美國過去三個月平均每月五十萬人失業,用香港概念來說,油尖旺加上港島中西區人口大約五十萬多一些,也就是說,美國這三個月的失業人口,等於油尖旺中西區全部人口的三倍。
到這時候,丟掉工作的美國人民就得排在領取救濟金的人龍裏。香港社會這些年來不知何故有一種偏見:領取綜援往往被形容是好食懶飛的表徵,連帶也認為美國人申領救濟也是前生作的孽。這些出自喝香吃辣站在道德高地之輩的風涼話愈來愈多,難怪香港醒目仔愈來愈滿山滿谷,多得八個裏頭就有一個。

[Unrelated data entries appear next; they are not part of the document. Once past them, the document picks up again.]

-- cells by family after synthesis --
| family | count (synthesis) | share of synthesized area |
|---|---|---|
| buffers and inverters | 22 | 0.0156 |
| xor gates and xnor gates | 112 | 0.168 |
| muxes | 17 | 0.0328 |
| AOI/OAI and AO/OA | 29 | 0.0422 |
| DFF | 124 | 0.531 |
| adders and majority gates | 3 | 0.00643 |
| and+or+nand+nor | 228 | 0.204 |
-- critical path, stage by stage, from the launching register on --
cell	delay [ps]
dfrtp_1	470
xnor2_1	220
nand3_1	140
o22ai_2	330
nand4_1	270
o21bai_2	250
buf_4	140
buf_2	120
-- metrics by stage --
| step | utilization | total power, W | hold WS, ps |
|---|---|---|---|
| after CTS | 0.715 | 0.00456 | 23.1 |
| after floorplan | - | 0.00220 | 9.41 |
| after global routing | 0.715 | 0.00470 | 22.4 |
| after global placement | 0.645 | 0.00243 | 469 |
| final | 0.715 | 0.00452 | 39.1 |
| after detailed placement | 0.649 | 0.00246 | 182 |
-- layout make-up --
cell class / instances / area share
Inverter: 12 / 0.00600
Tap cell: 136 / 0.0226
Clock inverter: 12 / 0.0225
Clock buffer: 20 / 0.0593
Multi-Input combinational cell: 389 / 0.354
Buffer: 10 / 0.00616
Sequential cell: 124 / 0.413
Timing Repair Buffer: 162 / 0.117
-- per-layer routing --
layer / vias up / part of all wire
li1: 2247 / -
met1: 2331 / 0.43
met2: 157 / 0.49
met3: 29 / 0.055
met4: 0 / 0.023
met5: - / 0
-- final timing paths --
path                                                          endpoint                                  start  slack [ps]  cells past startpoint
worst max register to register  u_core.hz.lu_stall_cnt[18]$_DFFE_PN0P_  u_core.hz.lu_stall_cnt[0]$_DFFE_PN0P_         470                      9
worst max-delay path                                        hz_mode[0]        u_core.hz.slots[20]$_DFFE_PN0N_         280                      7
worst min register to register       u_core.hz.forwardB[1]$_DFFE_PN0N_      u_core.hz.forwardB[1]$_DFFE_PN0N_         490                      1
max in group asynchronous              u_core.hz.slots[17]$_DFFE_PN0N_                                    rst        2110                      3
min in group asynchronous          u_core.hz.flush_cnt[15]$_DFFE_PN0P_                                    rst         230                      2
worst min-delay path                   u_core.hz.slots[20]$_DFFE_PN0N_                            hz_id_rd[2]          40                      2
<file path="src/rtl/top_pkg.sv">
// Shared constants for the teaching CPU: opcodes, ALU ops, program ROM and hex font.
package top_pkg;

  localparam logic [5:0] OpRType = 6'h00;
  localparam logic [5:0] OpJ     = 6'h02;
  localparam logic [5:0] OpBeq   = 6'h04;
  localparam logic [5:0] OpAddi  = 6'h08;
  localparam logic [5:0] OpOri   = 6'h0D;

  localparam logic [5:0] FnAdd = 6'h20;
  localparam logic [5:0] FnSub = 6'h22;
  localparam logic [5:0] FnAnd = 6'h24;
  localparam logic [5:0] FnOr  = 6'h25;
  localparam logic [5:0] FnSlt = 6'h2A;

  typedef enum logic [2:0] {AluAdd, AluSub, AluAnd, AluOr, AluSlt} alu_op_e;

  localparam int unsigned ProgWords = 11;

  localparam logic [31:0] ProgRom [ProgWords] = '{
    32'h201D_00FC,  // addi $29,$0,0x00FC
    32'h2001_0008,  // addi $1,$0,8
    32'h2002_0002,  // addi $2,$0,2
    32'h0022_1820,  // add  $3,$1,$2
    32'h0022_2022,  // sub  $4,$1,$2
    32'h0022_2824,  // and  $5,$1,$2
    32'h0022_3025,  // or   $6,$1,$2
    32'h0041_382A,  // slt  $7,$2,$1
    32'h1000_0001,  // beq  $0,$0,+1
    32'h2008_0001,  // addi $8,$0,1 (skipped)
    32'h0800_0000   // j    0
  };

  // Active-low {dp, g..a}; dp kept off.
  localparam logic [7:0] HexSeg [16] = '{
    8'hC0, 8'hF9, 8'hA4, 8'hB0, 8'h99, 8'h92, 8'h82, 8'hF8,
    8'h80, 8'h90, 8'h88, 8'h83, 8'hC6, 8'hA1, 8'h86, 8'h8E
  };

  function automatic logic [31:0] alu_calc(alu_op_e op, logic [31:0] a, logic [31:0] b);
    logic [31:0] res;
    case (op)
      AluAdd:  res = a + b;
      AluSub:  res = a - b;
      AluAnd:  res = a & b;
      AluOr:   res = a | b;
      AluSlt:  res = {31'b0, $signed(a) < $signed(b)};
      default: res = a + b;
    endcase
    return res;
  endfunction

endpackage

</file>
<file path="src/rtl/seg_display.sv">
// Scanned 4-digit and serial 8-digit 7-segment drivers for a 32-bit display value.
module seg_display import top_pkg::*; #(
  parameter int unsigned ScanW  = 17,
  parameter int unsigned SerDiv = 2
) (
  input  logic        clk_i,
  input  logic        rst_ni,
  input  logic [31:0] value_i,
  output logic [3:0]  an_o,
  output logic [7:0]  seg_o,
  output logic        sclk_o,
  output logic        sclr_o,
  output logic        sdo_o,
  output logic        spen_o
);

  localparam int unsigned DivW = (SerDiv > 1) ? $clog2(SerDiv) : 1;

  typedef enum logic [1:0] {StLoad, StShift, StPen} ser_state_e;

  logic [ScanW-1:0] scan_q;
  logic [3:0]       an_q;
  logic [7:0]       seg_q;
  logic [1:0]       digit;
  logic [3:0]       nib;

  assign digit = scan_q[ScanW-1 -: 2];
  assign nib   = value_i[{1'b0, digit, 2'b00} +: 4];

  always_ff @(posedge clk_i) begin
    if (!rst_ni) begin
      scan_q <= '0;
      an_q   <= 4'hF;
      seg_q  <= 8'hFF;
    end else begin
      scan_q <= scan_q + ScanW'(1);
      an_q   <= ~(4'b0001 << digit);
      seg_q  <= HexSeg[nib];
    end
  end

  assign an_o  = an_q;
  assign seg_o = seg_q;

  ser_state_e       state_q, state_d;
  logic [DivW-1:0]  div_q, div_d;
  logic [5:0]       bit_q, bit_d;
  logic [63:0]      frame_q, frame_d;
  logic             sclk_q, sclk_d;
  logic [63:0]      frame_load;

  // Digit 7 lands in the top byte so it leaves first.
  always_comb begin
    frame_load = '0;
    for (int d = 0; d < 8; d++) begin
      frame_load[8*d +: 8] = HexSeg[value_i[4*d +: 4]];
    end
  end

  always_comb begin
    state_d = state_q;
    div_d   = div_q;
    bit_d   = bit_q;
    frame_d = frame_q;
    sclk_d  = sclk_q;
    unique case (state_q)
      StLoad: begin
        frame_d = frame_load;
        bit_d   = '0;
        div_d   = '0;
        sclk_d  = 1'b0;
        state_d = StShift;
      end
      StShift: begin
        if (div_q == DivW'(SerDiv - 1)) begin
          div_d = '0;
          if (!sclk_q) begin
            sclk_d = 1'b1;
          end else begin
            // Falling edge: data advances only while the clock is low.
            sclk_d = 1'b0;
            if (bit_q == 6'd63) begin
              state_d = StPen;
            end else begin
              bit_d   = bit_q + 6'd1;
              frame_d = {frame_q[62:0], 1'b0};
            end
          end
        end else begin
          div_d = div_q + DivW'(1);
        end
      end
      StPen:   state_d = StLoad;
      default: state_d = StLoad;
    endcase
  end

  always_ff @(posedge clk_i) begin
    if (!rst_ni) begin
      state_q <= StLoad;
      div_q   <= '0;
      bit_q   <= '0;
      frame_q <= '0;
      sclk_q  <= 1'b0;
    end else begin
      state_q <= state_d;
      div_q   <= div_d;
      bit_q   <= bit_d;
      frame_q <= frame_d;
      sclk_q  <= sclk_d;
    end
  end

  assign sclk_o = sclk_q;
  assign sclr_o = 1'b1;
  assign sdo_o  = frame_q[63];
  assign spen_o = (state_q == StPen);

endmodule

</file>
<file path="src/rtl/top.sv">
// Board top: single-cycle MIPS-subset core stepped by SW[5], with 7-segment state display.
// Define STEP_BYPASS_EN to step on every clock instead of on SW[5] rising edges.
module top import top_pkg::*; #(
  parameter int unsigned SCAN_W     = 17,
  parameter int unsigned SER_DIV    = 2,
  parameter int unsigned IMEM_DEPTH = 64
) (
  input  logic        CLK,
  input  logic        Reset,
  input  logic [15:0] SW,
  output logic [3:0]  AN,
  output logic [7:0]  SEGMENT,
  output logic        SEGLED_CLK,
  output logic        SEGLED_CLR,
  output logic        SEGLED_DO,
  output logic        SEGLED_PEN
);

  localparam logic [31:0] PcMask = 32'(IMEM_DEPTH * 4 - 1);

  logic        sw5_s1_q, sw5_s2_q, sw5_prev_q;
  logic        step;
  logic [31:0] pc_q;
  logic [31:0] rf_q [32];

  always_ff @(posedge CLK) begin
    if (!Reset) begin
      sw5_s1_q   <= 1'b0;
      sw5_s2_q   <= 1'b0;
      sw5_prev_q <= 1'b0;
    end else begin
      sw5_s1_q   <= SW[5];
      sw5_s2_q   <= sw5_s1_q;
      sw5_prev_q <= sw5_s2_q;
    end
  end

`ifdef STEP_BYPASS_EN
  logic unused_sync;
  assign unused_sync = sw5_s2_q ^ sw5_prev_q;
  assign step = 1'b1;
`else
  assign step = sw5_s2_q & ~sw5_prev_q;
`endif

  logic [31:0] rom_idx, instr;
  logic [5:0]  opcode, funct;
  logic [4:0]  rs, rt, rd;
  logic [31:0] imm_sext, imm_zext, rs_data, rt_data;

  assign rom_idx  = 32'(pc_q[7:2]);
  assign instr    = (rom_idx < ProgWords) ? ProgRom[rom_idx[3:0]] : '0;
  assign opcode   = instr[31:26];
  assign rs       = instr[25:21];
  assign rt       = instr[20:16];
  assign rd       = instr[15:11];
  assign funct    = instr[5:0];
  assign imm_sext = {{16{instr[15]}}, instr[15:0]};
  assign imm_zext = {16'b0, instr[15:0]};
  assign rs_data  = rf_q[rs];
  assign rt_data  = rf_q[rt];

  alu_op_e     alu_op;
  logic [31:0] alu_b, alu_res;
  logic        rf_we, is_beq, is_j;
  logic [4:0]  wr_idx;

  always_comb begin
    alu_op = AluAdd;
    alu_b  = rt_data;
    rf_we  = 1'b0;
    wr_idx = rd;
    is_beq = 1'b0;
    is_j   = 1'b0;
    case (opcode)
      OpRType: begin
        rf_we = 1'b1;
        case (funct)
          FnAdd:   alu_op = AluAdd;
          FnSub:   alu_op = AluSub;
          FnAnd:   alu_op = AluAnd;
          FnOr:    alu_op = AluOr;
          FnSlt:   alu_op = AluSlt;
          default: rf_we  = 1'b0;
        endcase
      end
      OpAddi: begin
        alu_b  = imm_sext;
        rf_we  = 1'b1;
        wr_idx = rt;
      end
      OpOri: begin
        alu_op = AluOr;
        alu_b  = imm_zext;
        rf_we  = 1'b1;
        wr_idx = rt;
      end
      OpBeq: begin
        alu_op = AluSub;
        is_beq = 1'b1;
      end
      OpJ:     is_j = 1'b1;
      default: ;
    endcase
  end

  assign alu_res = alu_calc(alu_op, rs_data, alu_b);

  logic [31:0] pc_plus4, next_pc_raw, next_pc;

  assign pc_plus4 = pc_q + 32'd4;

  always_comb begin
    next_pc_raw = pc_plus4;
    if (is_j) begin
      next_pc_raw = {pc_plus4[31:28], instr[25:0], 2'b00};
    end else if (is_beq && (rs_data == rt_data)) begin
      next_pc_raw = pc_plus4 + {imm_sext[29:0], 2'b00};
    end
  end

  assign next_pc = next_pc_raw & PcMask;

  // $0 is never written, so it reads back as zero without a read-side mux.
  always_ff @(posedge CLK) begin
    if (!Reset) begin
      pc_q <= '0;
      for (int i = 0; i < 32; i++) begin
        rf_q[i] <= '0;
      end
    end else if (step) begin
      pc_q <= next_pc;
      if (rf_we && (wr_idx != 5'd0)) begin
        rf_q[wr_idx] <= alu_res;
      end
    end
  end

  logic [31:0] disp_v;

  always_comb begin
    disp_v = '0;
    case (SW[15:13])
      3'b000:  disp_v = pc_q;
      3'b001:  disp_v = next_pc;
      3'b010:  disp_v = {22'b0, rs, rt};
      3'b011:  disp_v = rs_data;
      3'b100:  disp_v = rt_data;
      3'b101:  disp_v = alu_res;
      3'b110:  disp_v = instr;
      default: disp_v = rf_q[SW[4:0]];
    endcase
  end

  logic unused_bits;
  assign unused_bits = ^{SW[12:6], instr[10:6]};

  seg_display #(
    .ScanW  (SCAN_W),
    .SerDiv (SER_DIV)
  ) u_disp (
    .clk_i   (CLK),
    .rst_ni  (Reset),
    .value_i (disp_v),
    .an_o    (AN),
    .seg_o   (SEGMENT),
    .sclk_o  (SEGLED_CLK),
    .sclr_o  (SEGLED_CLR),
    .sdo_o   (SEGLED_DO),
    .spen_o  (SEGLED_PEN)
  );

endmodule

</file>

一些人認為,美國今天的大面積失業是因為「懶惰自私」的結果——美國工人一星期工作五天、美國工人的工資是日本的一點五倍、美國工人生產力遠比日本韓國工人差,還有美國工人有恃無恐是因為「可以一輩子申領失業救濟」。不知道這些看法從何而來,美國打工族工作五天是有的,那是東北部以波士頓為核心的保險業,以及大西洋沿岸以紐約為中心輻射出去的Tri-States 金融重鎮普遍現象,工業州像密歇根五天工作也很常見。不過,更多的是一星期做六天甚或做足七天,這些人在零售和農業最多。報道「美國人疏懶」的歐洲和日本傳媒駐美記者大多居於華盛頓紐約,不太可能常跑到堪薩斯阿肯色密西西比這些deep south 農業州蹲點,瞎子摸象的結果便是有着某種程度的弱視。
一輩子領救濟不美麗的誤會這不是為懶惰自私的某些美國受薪族開脫,但若是把片面的看法以偏概全套在別人頭上,不算得公道公平。所謂「一輩子申領失業救濟金」,在美國的《社會安全法》下壓根兒不可能發生。
所有在美國生活的人,不管是有美籍身分抑或是沒有居留權的留學生,都可以申領一張社會安全證(Social Security Card)。這張二吋乘三吋的小小藍紙片上有一組九位數字號碼,這是你在美國的身分證明書,開戶口找工作繳稅款領救濟若沒帶這紙片就很不好辦。美國稅金大約佔薪水三成,報稅是一項極為複雜的程序,先要交聯邦稅, 再是交州稅, 往下是社會安全局的社安稅(FICA)及州傷殘保險稅(SDI),一份薪水七除八扣後只剩那一丁點。
失業了,便是到社會安全局申領救濟金的時候,這就是「攞足一世救濟金」不美麗的誤會開始。
層層關卡晚娘臉孔
申領失業救濟金有幾個不小的門檻,申領者先要是「非自願失業」,例如公司結業、企業裁員、是「非犯錯的原因」被解僱才合資格。不少人在這一關已經栽倒在社安局門前,因為什麼是解僱,什麼是非自願失業,什麼是非犯錯的原因的詮釋,足夠那倒楣失業漢與桌子另一端的晚娘臉孔官員從低聲答問到高聲吆喝纏鬥一小時——侍應生動作太慢被餐廳開除,若員工已經盡力,動作慢不能算是犯錯,但什麼是盡力卻各有尺度。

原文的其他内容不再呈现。